EXTRACTED ENTRIES:
[config.mk]
export PLATFORM = sky130hd
export DESIGN_NAME = hs_rx_sink
export DESIGN_NICKNAME = d
export VERILOG_FILES = /design/src/rtl/hs_rx_sink_pkg.sv /design/src/rtl/hs_rx_sink_sync_2ff.sv /design/src/rtl/hs_rx_sink.sv
export SDC_FILE = /design/constraint.sdc
export NUM_CORES = 1
export LEC_CHECK = 0
export ABC_AREA = 0
export CORE_MARGIN = 2
export CORE_UTILIZATION = 46
export CTS_CLUSTER_DIAMETER = 60
export DETAILED_ROUTE_END_ITERATION = 12
export GPL_TIMING_DRIVEN = 0
export PLACE_DENSITY = 0.71
export SKIP_CTS_REPAIR_TIMING = 1
export SLEW_MARGIN = 20
export SYNTH_ARGS = -nofsm -noshare
export SYNTH_HDL_FRONTEND = slang
export SYNTH_SLANG_ARGS = --single-unit
[constraint.sdc]
create_clock -name clk_i -period 2.24 [get_ports clk_i]
set_input_delay 0.448 -clock clk_i [delete_from_list [all_inputs] [get_ports clk_i]]
set_output_delay 0.448 -clock clk_i [all_outputs]
set_load 0.005 [all_outputs]
[src/rtl/hs_rx_sink_pkg.sv]
// Shared types and default sizes for the handshake receive sink.
package hs_rx_sink_pkg;

  // Receive handshake states: waiting for a word, or holding ack until valid drops.
  typedef enum logic {
    S_IDLE = 1'b0,
    S_ACK  = 1'b1
  } rx_state_e;

  localparam int DW_DEFAULT = 4;
  localparam int AW_DEFAULT = 2;
  localparam int CW_DEFAULT = 16;

endpackage

[src/rtl/hs_rx_sink_sync_2ff.sv]
// Single-bit two-flop synchroniser; the second flop is the only usable output.
module hs_rx_sink_sync_2ff (
  input  logic clk_i,
  input  logic rst_ni,
  input  logic d_i,
  output logic q_o
);

  logic meta_reg;
  logic sync_reg;

  // Two back-to-back flops with nothing in between to give metastability time to settle.
  always_ff @(posedge clk_i or negedge rst_ni) begin
    if (!rst_ni) begin
      meta_reg <= 1'b0;
      sync_reg <= 1'b0;
    end else begin
      meta_reg <= d_i;
      sync_reg <= meta_reg;
    end
  end

  assign q_o = sync_reg;

endmodule

[src/rtl/hs_rx_sink.sv]
// Consumer side of the port's 4-phase handshake: synchronises valid, captures the
// word into a small first-word-fall-through FIFO, and streams it out valid/ready.
module hs_rx_sink
  import hs_rx_sink_pkg::*;
#(
  parameter int DW = DW_DEFAULT,
  parameter int AW = AW_DEFAULT,
  parameter int CW = CW_DEFAULT
) (
  input  logic          clk_i,
  input  logic          rst_ni,
  input  logic          validrx_i,
  input  logic [DW-1:0] dat_i,
  output logic          ackrx_o,
  output logic [DW-1:0] dat_o,
  output logic          valid_o,
  input  logic          ready_i,
  output logic          full_o,
  output logic          empty_o,
  output logic [AW:0]   count_o,
  output logic [CW-1:0] xfer_cnt_o
);

  localparam int DEPTH = 2 ** AW;

  logic          vld_s;
  rx_state_e     state_reg;
  logic          ack_reg;
  logic [CW-1:0] xfer_reg;
  logic [AW:0]   wr_ptr_reg, wr_ptr_next;
  logic [AW:0]   rd_ptr_reg, rd_ptr_next;
  logic [AW:0]   count_reg, count_next;
  logic          full_reg, full_next;
  logic          empty_reg, empty_next;
  logic          push;
  logic          pop;
  logic [DW-1:0] mem [DEPTH];

  hs_rx_sink_sync_2ff u_sync_valid (
    .clk_i  (clk_i),
    .rst_ni (rst_ni),
    .d_i    (validrx_i),
    .q_o    (vld_s)
  );

  // Push uses the registered full flag, so a pop in the same cycle delays the push by one.
  assign push = (state_reg == S_IDLE) && vld_s && !full_reg;
  assign pop  = !empty_reg && ready_i;

  // Handshake FSM: one push per valid-high phase, ack held until valid is seen low.
  always_ff @(posedge clk_i or negedge rst_ni) begin
    if (!rst_ni) begin
      state_reg <= S_IDLE;
      ack_reg   <= 1'b0;
      xfer_reg  <= '0;
    end else begin
      case (state_reg)
        S_IDLE: begin
          if (push) begin
            state_reg <= S_ACK;
            ack_reg   <= 1'b1;
            xfer_reg  <= xfer_reg + CW'(1);
          end
        end
        S_ACK: begin
          if (!vld_s) begin
            state_reg <= S_IDLE;
            ack_reg   <= 1'b0;
          end
        end
        default: begin
          state_reg <= S_IDLE;
          ack_reg   <= 1'b0;
        end
      endcase
    end
  end

  // Next pointer values and the status flags derived from them.
  always_comb begin
    wr_ptr_next = wr_ptr_reg;
    rd_ptr_next = rd_ptr_reg;
    if (push) wr_ptr_next = wr_ptr_reg + (AW + 1)'(1);
    if (pop)  rd_ptr_next = rd_ptr_reg + (AW + 1)'(1);
    count_next = wr_ptr_next - rd_ptr_next;
    empty_next = (wr_ptr_next == rd_ptr_next);
    full_next  = (wr_ptr_next[AW] != rd_ptr_next[AW]) &&
                 (wr_ptr_next[AW-1:0] == rd_ptr_next[AW-1:0]);
  end

  // Pointers and flags are registered together so they always agree after an edge.
  always_ff @(posedge clk_i or negedge rst_ni) begin
    if (!rst_ni) begin
      wr_ptr_reg <= '0;
      rd_ptr_reg <= '0;
      count_reg  <= '0;
      empty_reg  <= 1'b1;
      full_reg   <= 1'b0;
    end else begin
      wr_ptr_reg <= wr_ptr_next;
      rd_ptr_reg <= rd_ptr_next;
      count_reg  <= count_next;
      empty_reg  <= empty_next;
      full_reg   <= full_next;
    end
  end

  // Storage write; dat_i is stable while valid is high so it is captured directly.
  always_ff @(posedge clk_i) begin
    if (push) mem[wr_ptr_reg[AW-1:0]] <= dat_i;
  end

  assign dat_o      = mem[rd_ptr_reg[AW-1:0]];
  assign ackrx_o    = ack_reg;
  assign valid_o    = !empty_reg;
  assign full_o     = full_reg;
  assign empty_o    = empty_reg;
  assign count_o    = count_reg;
  assign xfer_cnt_o = xfer_reg;

endmodule
`src/rtl/ex_muldiv_if.sv`:
```
// Request/response bundle between the execute-stage issue logic and the
// iterative RV32M multiply/divide unit.
interface ex_muldiv_if #(
  parameter int XLEN = 32
);
  logic            start;
  logic [2:0]      funct3;
  logic [XLEN-1:0] rs1_data;
  logic [XLEN-1:0] rs2_data;
  logic [4:0]      rd_addr_in;
  logic            busy;
  logic            done;
  logic            wb_en;
  logic [XLEN-1:0] result;
  logic [4:0]      rd_addr_out;

  modport master (
    output start, funct3, rs1_data, rs2_data, rd_addr_in,
    input  busy, done, wb_en, result, rd_addr_out
  );

  modport slave (
    input  start, funct3, rs1_data, rs2_data, rd_addr_in,
    output busy, done, wb_en, result, rd_addr_out
  );
endinterface

```
`src/rtl/ex_muldiv_unit.sv`:
```
// Iterative RV32M multiply/divide unit: radix-2 shift-add multiply and
// restoring divide on operand magnitudes, with sign fix-up in a final cycle.
module ex_muldiv_unit #(
  parameter int XLEN = 32
) (
  input logic        clk,
  input logic        rst_n,
  ex_muldiv_if.slave bus
);

  localparam int CW = $clog2(XLEN) + 1;

  localparam logic [2:0] F_MUL    = 3'b000;
  localparam logic [2:0] F_MULH   = 3'b001;
  localparam logic [2:0] F_MULHSU = 3'b010;
  localparam logic [2:0] F_MULHU  = 3'b011;
  localparam logic [2:0] F_DIV    = 3'b100;
  localparam logic [2:0] F_DIVU   = 3'b101;
  localparam logic [2:0] F_REM    = 3'b110;
  localparam logic [2:0] F_REMU   = 3'b111;

  localparam logic [XLEN-1:0] INT_MIN = {1'b1, {(XLEN-1){1'b0}}};

  typedef enum logic [1:0] {
    S_IDLE,
    S_CALC,
    S_FIXUP,
    S_DONE
  } state_t;

  function automatic logic [XLEN-1:0] neg_if(input logic [XLEN-1:0] x, input logic neg);
    return neg ? (-x) : x;
  endfunction

  function automatic logic [2*XLEN-1:0] neg_if_wide(input logic [2*XLEN-1:0] x, input logic neg);
    return neg ? (-x) : x;
  endfunction

  state_t              state_q, state_d;
  logic [CW-1:0]       cnt_q, cnt_d;
  logic [2:0]          op_q, op_d;
  logic                sa_q, sa_d;
  logic                sb_q, sb_d;
  logic [XLEN-1:0]     opb_q, opb_d;
  logic [2*XLEN-1:0]   acc_q, acc_d;
  logic [XLEN:0]       rem_q, rem_d;
  logic [4:0]          rd_q, rd_d;
  logic [4:0]          rd_out_q, rd_out_d;
  logic [XLEN-1:0]     result_q, result_d;

  // Operand decode at accept: signedness, magnitudes and the no-iteration cases
  logic            a_sgn, b_sgn;
  logic            in_sa, in_sb;
  logic [XLEN-1:0] mag_a, mag_b;
  logic            in_div_zero, in_ovf, in_special;
  logic [XLEN-1:0] special_res;

  always_comb begin
    a_sgn = 1'b0;
    b_sgn = 1'b0;
    case (bus.funct3)
      F_MULH, F_DIV, F_REM: begin
        a_sgn = 1'b1;
        b_sgn = 1'b1;
      end
      F_MULHSU: a_sgn = 1'b1;
      default: ;
    endcase
  end

  assign in_sa = a_sgn & bus.rs1_data[XLEN-1];
  assign in_sb = b_sgn & bus.rs2_data[XLEN-1];
  assign mag_a = neg_if(bus.rs1_data, in_sa);
  assign mag_b = neg_if(bus.rs2_data, in_sb);

  assign in_div_zero = bus.funct3[2] && (bus.rs2_data == '0);
  assign in_ovf      = bus.funct3[2] && !bus.funct3[0] &&
                       (bus.rs1_data == INT_MIN) && (bus.rs2_data == '1);
  assign in_special  = in_div_zero || in_ovf;

  always_comb begin
    special_res = '0;
    if (in_div_zero) special_res = bus.funct3[1] ? bus.rs1_data : '1;
    else             special_res = bus.funct3[1] ? '0 : INT_MIN;
  end

  // One iteration step: multiply adds the multiplicand when the low bit is set,
  // divide shifts the next dividend bit into the remainder and trial-subtracts.
  logic [XLEN:0]     mul_sum;
  logic [2*XLEN-1:0] mul_next;
  logic [XLEN:0]     rem_sh;
  logic [XLEN+1:0]   div_diff;
  logic              div_ok;
  logic [XLEN:0]     rem_next;
  logic [XLEN-1:0]   quo_next;

  assign mul_sum  = {1'b0, acc_q[2*XLEN-1:XLEN]} + (acc_q[0] ? {1'b0, opb_q} : '0);
  assign mul_next = {mul_sum, acc_q[XLEN-1:1]};
  assign rem_sh   = {rem_q[XLEN-1:0], acc_q[XLEN-1]};
  assign div_diff = {1'b0, rem_sh} - {2'b00, opb_q};
  assign div_ok   = !div_diff[XLEN+1];
  assign rem_next = div_ok ? div_diff[XLEN:0] : rem_sh;
  assign quo_next = {acc_q[XLEN-2:0], div_ok};

  // Sign correction and output-word selection
  logic [2*XLEN-1:0] prod_fix;
  logic [XLEN-1:0]   quo_fix, rem_fix, fix_res;

  assign prod_fix = neg_if_wide(acc_q, sa_q ^ sb_q);
  assign quo_fix  = neg_if(acc_q[XLEN-1:0], sa_q ^ sb_q);
  assign rem_fix  = neg_if(rem_q[XLEN-1:0], sa_q);

  always_comb begin
    fix_res = '0;
    case (op_q)
      F_MUL:                      fix_res = prod_fix[XLEN-1:0];
      F_MULH, F_MULHSU, F_MULHU:  fix_res = prod_fix[2*XLEN-1:XLEN];
      F_DIV, F_DIVU:              fix_res = quo_fix;
      F_REM, F_REMU:              fix_res = rem_fix;
      default:                    fix_res = '0;
    endcase
  end

  always_comb begin
    state_d  = state_q;
    cnt_d    = cnt_q;
    op_d     = op_q;
    sa_d     = sa_q;
    sb_d     = sb_q;
    opb_d    = opb_q;
    acc_d    = acc_q;
    rem_d    = rem_q;
    rd_d     = rd_q;
    rd_out_d = rd_out_q;
    result_d = result_q;
    case (state_q)
      S_IDLE, S_DONE: begin
        if (bus.start) begin
          op_d = bus.funct3;
          rd_d = bus.rd_addr_in;
          sa_d = in_sa;
          sb_d = in_sb;
          if (in_special) begin
            result_d = special_res;
            rd_out_d = bus.rd_addr_in;
            state_d  = S_DONE;
          end else begin
            state_d = S_CALC;
            cnt_d   = CW'(XLEN);
            rem_d   = '0;
            // Divide keeps the divisor in opb and shifts the dividend out of acc;
            // multiply keeps the multiplicand in opb and the multiplier in acc.
            opb_d   = bus.funct3[2] ? mag_b : mag_a;
            acc_d   = {{XLEN{1'b0}}, (bus.funct3[2] ? mag_a : mag_b)};
          end
        end else begin
          state_d = S_IDLE;
        end
      end
      S_CALC: begin
        cnt_d = cnt_q - 1'b1;
        if (op_q[2]) begin
          acc_d = {acc_q[2*XLEN-1:XLEN], quo_next};
          rem_d = rem_next;
        end else begin
          acc_d = mul_next;
        end
        if (cnt_q == CW'(1)) state_d = S_FIXUP;
      end
      S_FIXUP: begin
        result_d = fix_res;
        rd_out_d = rd_q;
        state_d  = S_DONE;
      end
      default: state_d = S_IDLE;
    endcase
  end

  always_ff @(posedge clk) begin
    if (!rst_n) begin
      state_q  <= S_IDLE;
      cnt_q    <= '0;
      op_q     <= '0;
      sa_q     <= 1'b0;
      sb_q     <= 1'b0;
      opb_q    <= '0;
      acc_q    <= '0;
      rem_q    <= '0;
      rd_q     <= '0;
      rd_out_q <= '0;
      result_q <= '0;
    end else begin
      state_q  <= state_d;
      cnt_q    <= cnt_d;
      op_q     <= op_d;
      sa_q     <= sa_d;
      sb_q     <= sb_d;
      opb_q    <= opb_d;
      acc_q    <= acc_d;
      rem_q    <= rem_d;
      rd_q     <= rd_d;
      rd_out_q <= rd_out_d;
      result_q <= result_d;
    end
  end

  assign bus.busy        = (state_q == S_CALC) || (state_q == S_FIXUP);
  assign bus.done        = (state_q == S_DONE);
  assign bus.wb_en       = (state_q == S_DONE) && (rd_out_q != 5'd0);
  assign bus.result      = result_q;
  assign bus.rd_addr_out = rd_out_q;

endmodule

```
`src/flat_wrapper.sv`:
```
// flat-port wrapper written by rule: the top's interface ports become plain ports
module ex_muldiv_unit_flat 
#(
  parameter int XLEN = 32
)
  (clk, rst_n, bus_start, bus_funct3, bus_rs1_data, bus_rs2_data, bus_rd_addr_in, bus_busy, bus_done, bus_wb_en, bus_result, bus_rd_addr_out);
  ex_muldiv_if #(.XLEN(XLEN)) bus_i ();
  input logic clk;
  input logic rst_n;
  input wire logic [$bits(bus_i.start)-1:0] bus_start;
  input wire logic [$bits(bus_i.funct3)-1:0] bus_funct3;
  input wire logic [$bits(bus_i.rs1_data)-1:0] bus_rs1_data;
  input wire logic [$bits(bus_i.rs2_data)-1:0] bus_rs2_data;
  input wire logic [$bits(bus_i.rd_addr_in)-1:0] bus_rd_addr_in;
  output wire logic [$bits(bus_i.busy)-1:0] bus_busy;
  output wire logic [$bits(bus_i.done)-1:0] bus_done;
  output wire logic [$bits(bus_i.wb_en)-1:0] bus_wb_en;
  output wire logic [$bits(bus_i.result)-1:0] bus_result;
  output wire logic [$bits(bus_i.rd_addr_out)-1:0] bus_rd_addr_out;
  assign bus_i.start = bus_start;
  assign bus_i.funct3 = bus_funct3;
  assign bus_i.rs1_data = bus_rs1_data;
  assign bus_i.rs2_data = bus_rs2_data;
  assign bus_i.rd_addr_in = bus_rd_addr_in;
  assign bus_busy = bus_i.busy;
  assign bus_done = bus_i.done;
  assign bus_wb_en = bus_i.wb_en;
  assign bus_result = bus_i.result;
  assign bus_rd_addr_out = bus_i.rd_addr_out;
  ex_muldiv_unit #(.XLEN(XLEN)) u_core (.clk(clk), .rst_n(rst_n), .bus(bus_i));
endmodule
```
`config.mk`:
```
export PLATFORM = sky130hd
export DESIGN_NAME = ex_muldiv_unit_flat
export DESIGN_NICKNAME = d
export VERILOG_FILES = /design/src/rtl/ex_muldiv_if.sv /design/src/rtl/ex_muldiv_unit.sv /design/src/flat_wrapper.sv
export SDC_FILE = /design/constraint.sdc
export NUM_CORES = 1
export LEC_CHECK = 0
export ABC_AREA = 0
export ABC_CLOCK_PERIOD_IN_PS = 4600
export CORE_MARGIN = 1
export CORE_UTILIZATION = 39
export DETAILED_ROUTE_END_ITERATION = 10
export SLEW_MARGIN = 20
export SYNTH_ARGS = -nofsm -noshare
export SYNTH_HDL_FRONTEND = slang
export SYNTH_SLANG_ARGS = --single-unit
```
`constraint.sdc`:
```
create_clock -name clk -period 4.6 [get_ports clk]
set_clock_uncertainty 0.05 [all_clocks]
set_input_delay 1.15 -clock clk [delete_from_list [all_inputs] [get_ports clk]]
set_output_delay 1.15 -clock clk [all_outputs]
set_load 0.01 [all_outputs]
```
==> flow_summary.json <==
{
  "ctsResizeCount": 0,
  "cts_buffers": 17,
  "initial_core_util_pct": 39.73,
  "clockBufferDepth": 2,
  "pin_count": 115,
  "postRouteAntennaNets": 0,
  "place.gp.congestion": 1.024,
  "synthXorXnorAreaFrac_pct": 10.82,
  "max_freq_ghz": 0.2401,
  "first_pass_iters": 6,
  "min_period_ns": 4.165,
  "die_area_sq_um": 41480,
  "cts_tree": "built",
  "rsz0062_at_grt": "no",
  "clock-sinks": 183,
  "placed_area_sq_um": 18000,
  "htree_levels": 4,
  "syn_inst": 2173,
  "ys_types": 86,
  "grt_usage_pct": 30.64,
  "clk_latency_ns": 0.46,
  "intPower_mw": 4.311,
  "dieHeight_um": 203.7,
  "r2r_cells": 11,
  "root_buffer": "clkbuf_16",
  "synth_fp_nets": 2324,
  "avgSynthCellArea_sq_um": 7.298,
  "worstSetupStartpointType": "input pin",
  "worstSetupEndpointType": "flip-flop",
  "min_path_cells": 2,
  "final_nets": 2412,
  "drcViolationCount": 0,
  "seqPwrFrac_pct": 27.7,
  "p_comb_share_pct": 54.6,
  "crit_fanout": 31,
  "synthAdderAreaFrac_pct": 6.091,
  "finalSetupViolCount": 0,
  "coreArea_sq_um": 39910,
  "required_ns": 4.87,
  "powerDensity_nw_per_um2": 441.4,
  "postCtsSetupBuffers": 0,
  "grt_max_degree": 68,
  "synth-seq-area-share_pct": 23.10,
  "ys_ff_latch": 183,
  "drive_gt1_share_pct": 7.828,
  "grt_pass1_vias": 15800,
  "vdd_drop_max_v": 0.0002858,
  "p_switching_mw": 3.878,
  "synth_top_family_by_area": "compound AO/OA/AOI/OAI gates",
  "rows": 73,
  "synthFlopType": "dfxtp_1",
  "status": "complete, no violations",
  "clkTransAtPathRegs_ns": 0.07,
  "grt_antenna_before_repair": 1,
  "period_share_pct": 90.54,
  "synth_edf_count": 0,
  "holdBufCountCts": 0,
  "die_x_um": 203.7,
  "maxCapViolCount": 0,
  "synthSimpleGateAreaFrac_pct": 22.56,
  "viasPerCell": 6.134,
  "nFillCells": 3938,
  "synth_area_sq_um": 15860,
  "pwr-share-clk_pct": 17.7,
  "ys_warn_count": 0,
  "netSwitchingFraction_pct": 47.35,
  "portBuffers": 114,
  "gr-total-overflow": 0,
  "path_class": "input pin to flip-flop",
  "grt_pass1_wl_um": 96680,
  "drt-initial-drc-count": 1736,
  "synth-async-reset-ratio_pct": 0,
  "timing.final.hold_violations": 0,
  "synth-compound-area-share_pct": 28.37,
  "arrival_ns": 4.43,
  "hold_path.class": "flip-flop to flip-flop",
  "vias": 17180,
  "wl_per_cell_um": 22.90,
  "tightestPinTransition_ns": 1.114,
  "fin_tns_setup_ns": 0,
  "relSlewSlack_pct": 25.76,
  "synth_mux_area_share_pct": 3.400,
  "hpwl_um": 50860,
  "wl_um": 64120,
  "syn2layout_area_growth_pct": 16.99,
  "maxSlewViolCount": 0,
  "power.leakage_nw": 7.023,
  "fin_area_sq_um": 18550
}
## metrics by stage
step,cells,hold WS [ns],setup WS [ns],utilization (%),power [mW]
after floorplan,2173,0.3819,0.6550,-,4.969
after global placement,2767,0.3906,0.1204,45.09,6.599
after detailed placement,2767,0.3970,0.09243,45.09,6.650
after CTS,2799,0.4060,0.5411,46.48,8.097
after global routing,2799,0.4229,0.3374,46.48,8.622
final,2800,0.4030,0.4354,46.48,8.189
<file path="config.mk">
export PLATFORM = sky130hd
export DESIGN_NAME = piso_serializer
export DESIGN_NICKNAME = d
export VERILOG_FILES = /design/src/rtl/piso_serializer.sv
export SDC_FILE = /design/constraint.sdc
export NUM_CORES = 1
export LEC_CHECK = 0
export ABC_AREA = 1
export CAP_MARGIN = 20
export CORE_MARGIN = 8
export CORE_UTILIZATION = 52
export CTS_CLUSTER_SIZE = 40
export DETAILED_ROUTE_END_ITERATION = 6
export GPL_ROUTABILITY_DRIVEN = 0
export GPL_TIMING_DRIVEN = 0
export HOLD_SLACK_MARGIN = 0.15
export PLACE_DENSITY = 0.82
export SLEW_MARGIN = 20
export SYNTH_ARGS = -nofsm -noshare
export SYNTH_HDL_FRONTEND = slang
export SYNTH_SLANG_ARGS = --single-unit
</file>
<file path="constraint.sdc">
create_clock -name clk -period 1.7 [get_ports clk]
set_input_delay 0.51 -clock clk [delete_from_list [all_inputs] [get_ports clk]]
set_output_delay 0.51 -clock clk [all_outputs]
set_load 0.01 [all_outputs]
</file>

TASK OBJECTIVE:
Every line holding the word "typedef" should be copied out of the records above.

SOLUTION TO THE EXERCISE:
  typedef enum logic {
  typedef enum logic [1:0] {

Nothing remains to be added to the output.